DATA TO EXAMINE -
--- config.mk ---
export PLATFORM = sky130hd
export DESIGN_NAME = simple_bus
export DESIGN_NICKNAME = d
export VERILOG_FILES = /design/src/rtl/simple_bus.sv
export SDC_FILE = /design/constraint.sdc
export NUM_CORES = 1
export LEC_CHECK = 0
export CORE_ASPECT_RATIO = 0.5
export CORE_MARGIN = 8
export CORE_UTILIZATION = 21
export CTS_BUF_LIST = sky130_fd_sc_hd__clkbuf_16
export DETAILED_ROUTE_END_ITERATION = 8
export MAX_ROUTING_LAYER = met4
export PLACE_DENSITY_LB_ADDON = 0.05
export SKIP_CTS_REPAIR_TIMING = 1
export SYNTH_ARGS = -nofsm -noshare
export SYNTH_HDL_FRONTEND = slang
export SYNTH_SLANG_ARGS = --single-unit
--- constraint.sdc ---
create_clock -name clk_i -period 4.22 [get_ports clk_i]
set_input_delay 0.844 -clock clk_i [delete_from_list [all_inputs] [get_ports clk_i]]
set_output_delay 0.844 -clock clk_i [all_outputs]
set_load 0.02 [all_outputs]
--- src/rtl/simple_bus.sv ---
// simple_bus: fixed-priority N-host to M-device bus with one-cycle response routing; define SIMPLE_BUS_DECODE_ERR_EN to flag unmapped accesses with an error
module simple_bus #(
  parameter int NrDevices    = 1,
  parameter int NrHosts      = 1,
  parameter int DataWidth    = 32,
  parameter int AddressWidth = 32
) (
  input  logic                      clk_i,
  input  logic                      rst_ni,
  input  logic                      host_req_i           [NrHosts],
  input  logic                      host_we_i            [NrHosts],
  input  logic [AddressWidth-1:0]   host_addr_i          [NrHosts],
  input  logic [DataWidth/8-1:0]    host_be_i            [NrHosts],
  input  logic [DataWidth-1:0]      host_wdata_i         [NrHosts],
  output logic                      host_gnt_o           [NrHosts],
  output logic                      host_rvalid_o        [NrHosts],
  output logic                      host_err_o           [NrHosts],
  output logic [DataWidth-1:0]      host_rdata_o         [NrHosts],
  output logic                      device_req_o         [NrDevices],
  output logic                      device_we_o          [NrDevices],
  output logic [AddressWidth-1:0]   device_addr_o        [NrDevices],
  output logic [DataWidth/8-1:0]    device_be_o          [NrDevices],
  output logic [DataWidth-1:0]      device_wdata_o       [NrDevices],
  input  logic                      device_rvalid_i      [NrDevices],
  input  logic                      device_err_i         [NrDevices],
  input  logic [DataWidth-1:0]      device_rdata_i       [NrDevices],
  input  logic [AddressWidth-1:0]   cfg_device_addr_base [NrDevices],
  input  logic [AddressWidth-1:0]   cfg_device_addr_mask [NrDevices]
);
  localparam int HW = NrHosts > 1 ? $clog2(NrHosts) : 1;
  localparam int DW = NrDevices > 1 ? $clog2(NrDevices) : 1;
`ifdef SIMPLE_BUS_DECODE_ERR_EN
  localparam logic DecodeErr = 1'b1;
`else
  localparam logic DecodeErr = 1'b0;
`endif
  logic                    any_req, dev_hit, pend_q, hit_q;
  logic [HW-1:0]           host_sel, host_q;
  logic [DW-1:0]           dev_sel, dev_q;
  logic [AddressWidth-1:0] addr;
  logic                    rsp_valid, rsp_err;
  logic [DataWidth-1:0]    rsp_rdata;
  // fixed-priority arbiter: scanning downwards leaves the lowest requesting index selected
  always_comb begin
    any_req  = 1'b0;
    host_sel = '0;
    for (int i = NrHosts - 1; i >= 0; i--) begin
      if (host_req_i[i]) begin
        any_req  = 1'b1;
        host_sel = HW'(i);
      end
    end
  end
  assign addr = any_req ? host_addr_i[host_sel] : '0;
  // address decode: lowest matching device wins when windows overlap
  always_comb begin
    dev_hit = 1'b0;
    dev_sel = '0;
    for (int d = NrDevices - 1; d >= 0; d--) begin
      if ((addr & cfg_device_addr_mask[d]) == cfg_device_addr_base[d]) begin
        dev_hit = 1'b1;
        dev_sel = DW'(d);
      end
    end
  end
  // grant to the winner and broadcast its request to every device, zeroed when idle
  always_comb begin
    for (int i = 0; i < NrHosts; i++) host_gnt_o[i] = any_req && host_sel == HW'(i);
    for (int d = 0; d < NrDevices; d++) begin
      device_req_o[d]   = any_req && dev_hit && dev_sel == DW'(d);
      device_we_o[d]    = any_req && host_we_i[host_sel];
      device_addr_o[d]  = addr;
      device_be_o[d]    = any_req ? host_be_i[host_sel] : '0;
      device_wdata_o[d] = any_req ? host_wdata_i[host_sel] : '0;
    end
  end
  // remember who was granted and which device (if any) owes the response
  always_ff @(posedge clk_i or negedge rst_ni) begin
    if (!rst_ni) begin
      pend_q <= 1'b0;
      hit_q  <= 1'b0;
      host_q <= '0;
      dev_q  <= '0;
    end else begin
      pend_q <= any_req;
      hit_q  <= dev_hit;
      host_q <= host_sel;
      dev_q  <= dev_sel;
    end
  end
  // unmapped accesses complete on their own; mapped ones relay the device response
  always_comb begin
    rsp_valid = pend_q && (hit_q ? device_rvalid_i[dev_q] : 1'b1);
    rsp_err   = pend_q && (hit_q ? device_err_i[dev_q] : DecodeErr);
    rsp_rdata = (pend_q && hit_q) ? device_rdata_i[dev_q] : '0;
  end
  // steer the response to the owning host only
  always_comb begin
    for (int i = 0; i < NrHosts; i++) begin
      host_rvalid_o[i] = rsp_valid && host_q == HW'(i);
      host_err_o[i]    = rsp_err && host_q == HW'(i);
      host_rdata_o[i]  = host_q == HW'(i) ? rsp_rdata : '0;
    end
  end
endmodule

==> summary.md <==
| Metric | Value |
|---|---|
| Status | `completed` |
| Nets@finish | `635` |
| IO Port Bufs | `274` |
| Critical path endpoint category | `output port` |
| Largest family of logic cells by synthesized area | `simple AND/OR/NAND/NOR gates` |
| Post-synth ARST share | `100%` |
| Setup violations, final | `0` |
| Top FF cell, synth | `dfrtp_1` |
| Total I/O pin count | `275` |
| Cell-internal power | `376 uW` |
| Layout overhead on the synthesized area | `214%` |
| Switching pwr | `148 uW` |
| Site Rows | `20` |
| Crit path to | `device_req_o` |
| Initial Util | `21.9%` |
| Xor-xnor portion of the synthesized cell area | `20.9%` |
| Most used cell, CP | `clkdlybuf4s50_1` |
| Fmax | `0.260 GHz` |
| Final period util | `91.1%` |
| Count leader, synth | `and2_1` |
| CTS sink cnt | `2` |
| Max cap viols | `0` |
| Diodes inserted | `0` |
| Syn nets | `371` |
| Post-layout util | `68.7%` |
| All-Layer GR Usage | `19.9%` |
| Final wirelength | `9840 um` |
| H-tree levels | `1` |
| Seq pwr share | `4.4%` |
| Detailed Place HPWL | `8780 um` |
| CP max stage cell | `clkdlybuf4s50_1` |
| CTS Buffer Depth | `2` |
| Worst vdd ir | `0.000101 V` |
| Worst hold margin | `0.793 ns` |
| Root buf cell | `clkbuf_16` |
| Synth Cell Area | `1340 um^2` |
| Largest net degree at the start of global routing | `59` |
| CP max FO | `2` |
| Dpl ws | `0.336 ns` |
| Slew @ Worst Pin | `0.733 ns` |
| Pleak | `1.64 nW` |
| Critical Path Max Stage Delay | `0.66 ns` |
| Die Area | `9360 um^2` |
| Tot Pwr | `524 uW` |
| Clk slew on worst S/H paths | `0.03 ns` |
| Critical Path, Cell by Cell | `clkdlybuf4s50_1, nand3_1, xnor2_1, nor4_1, nand4_1, nor3_2, clkdlybuf4s50_1` |
| Placer Congestion | `0.900` |
| Layout cell share with drive strength beyond 1 | `3.24%` |
| Drt pass-1 iters | `4` |
| Cell taking the most area after synthesis | `and2_1` |
| Vias in the first global route | `2607` |
| Core ar. | `6130 um^2` |
| Routed vias | `2371` |
| Sw Share | `28.3%` |
| Mux share of post-synthesis cell area | `0%` |
| Required time of the critical path | `3.38 ns` |
| Fillers | `509` |
| Synth Area in Simple Gates | `67.8%` |
| Compound-Gate Fraction of Synth Area | `0.559%` |
| TritonCTS Buffers | `3` |
| Initial antenna violation count | `0` |
| Non-filler cells, final | `551` |
| Top cell type's share of synthesized area | `32.2%` |
| PwrDens | `124 nW/um^2` |
| Post-route setup TNS | `0 ns` |
| Final Critical Period | `3.85 ns` |
| Synthesized flop and latch total | `2` |
| Slew margin rel. | `51.1%` |
| Syn Inst Count | `201` |
| Post-synth top cells | `and2_1, and3_1, xnor2_1, nand3_1, clkbuf_1` |
| Post-synth EDFFs | `0` |
| DR vias/cell | `4.30` |
| Top cells by area, synth | `and2_1, xnor2_1, and3_1` |
| Clock power frac | `26.7%` |
| CP startpoint kind | `input port` |
| Post-layout worst setup margin | `0.374 ns` |
| Unique masters post-synth | `17` |
| CTS tree | `yes` |
| ANT nets after route | `0` |
| Register area share after synthesis | `3.73%` |
| Dpl cell area | `4140 um^2` |
| Die H | `72.5 um` |
| Chip width | `129 um` |
| Post-Synth Adder-Cell Area | `0%` |
| Global-route wire length before repair | `14100 um` |
| Yosys warns | `0` |
| DRT iter0 DRCs | `22` |
| Final hold vios | `0` |
| # placed instances | `548` |
| Source of the critical timing path | `host_addr_i[26]` |
| Comb power frac | `68.9%` |
| Per-cell routed wire length | `17.9 um` |
| Post-route DRC violation count | `0` |
| Tightest Hold Check Type | `in2async` |
| Worst Path Arrival | `3.00 ns` |
| Avg Cell Area, Syn | `6.68 um^2` |
| Setup repair after global routing missed its margin | `false` |
| Overflow after GRT | `0` |
| Final Max Tran Viols | `0` |
| Cell area after layout | `4210 um^2` |
| Setup CP Type | `in2out` |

WORK REQUEST -
Counting only lines that contain the string "after", say how many appear in the listing above, with the number as the entire reply.

EXERCISE SOLUTION -
6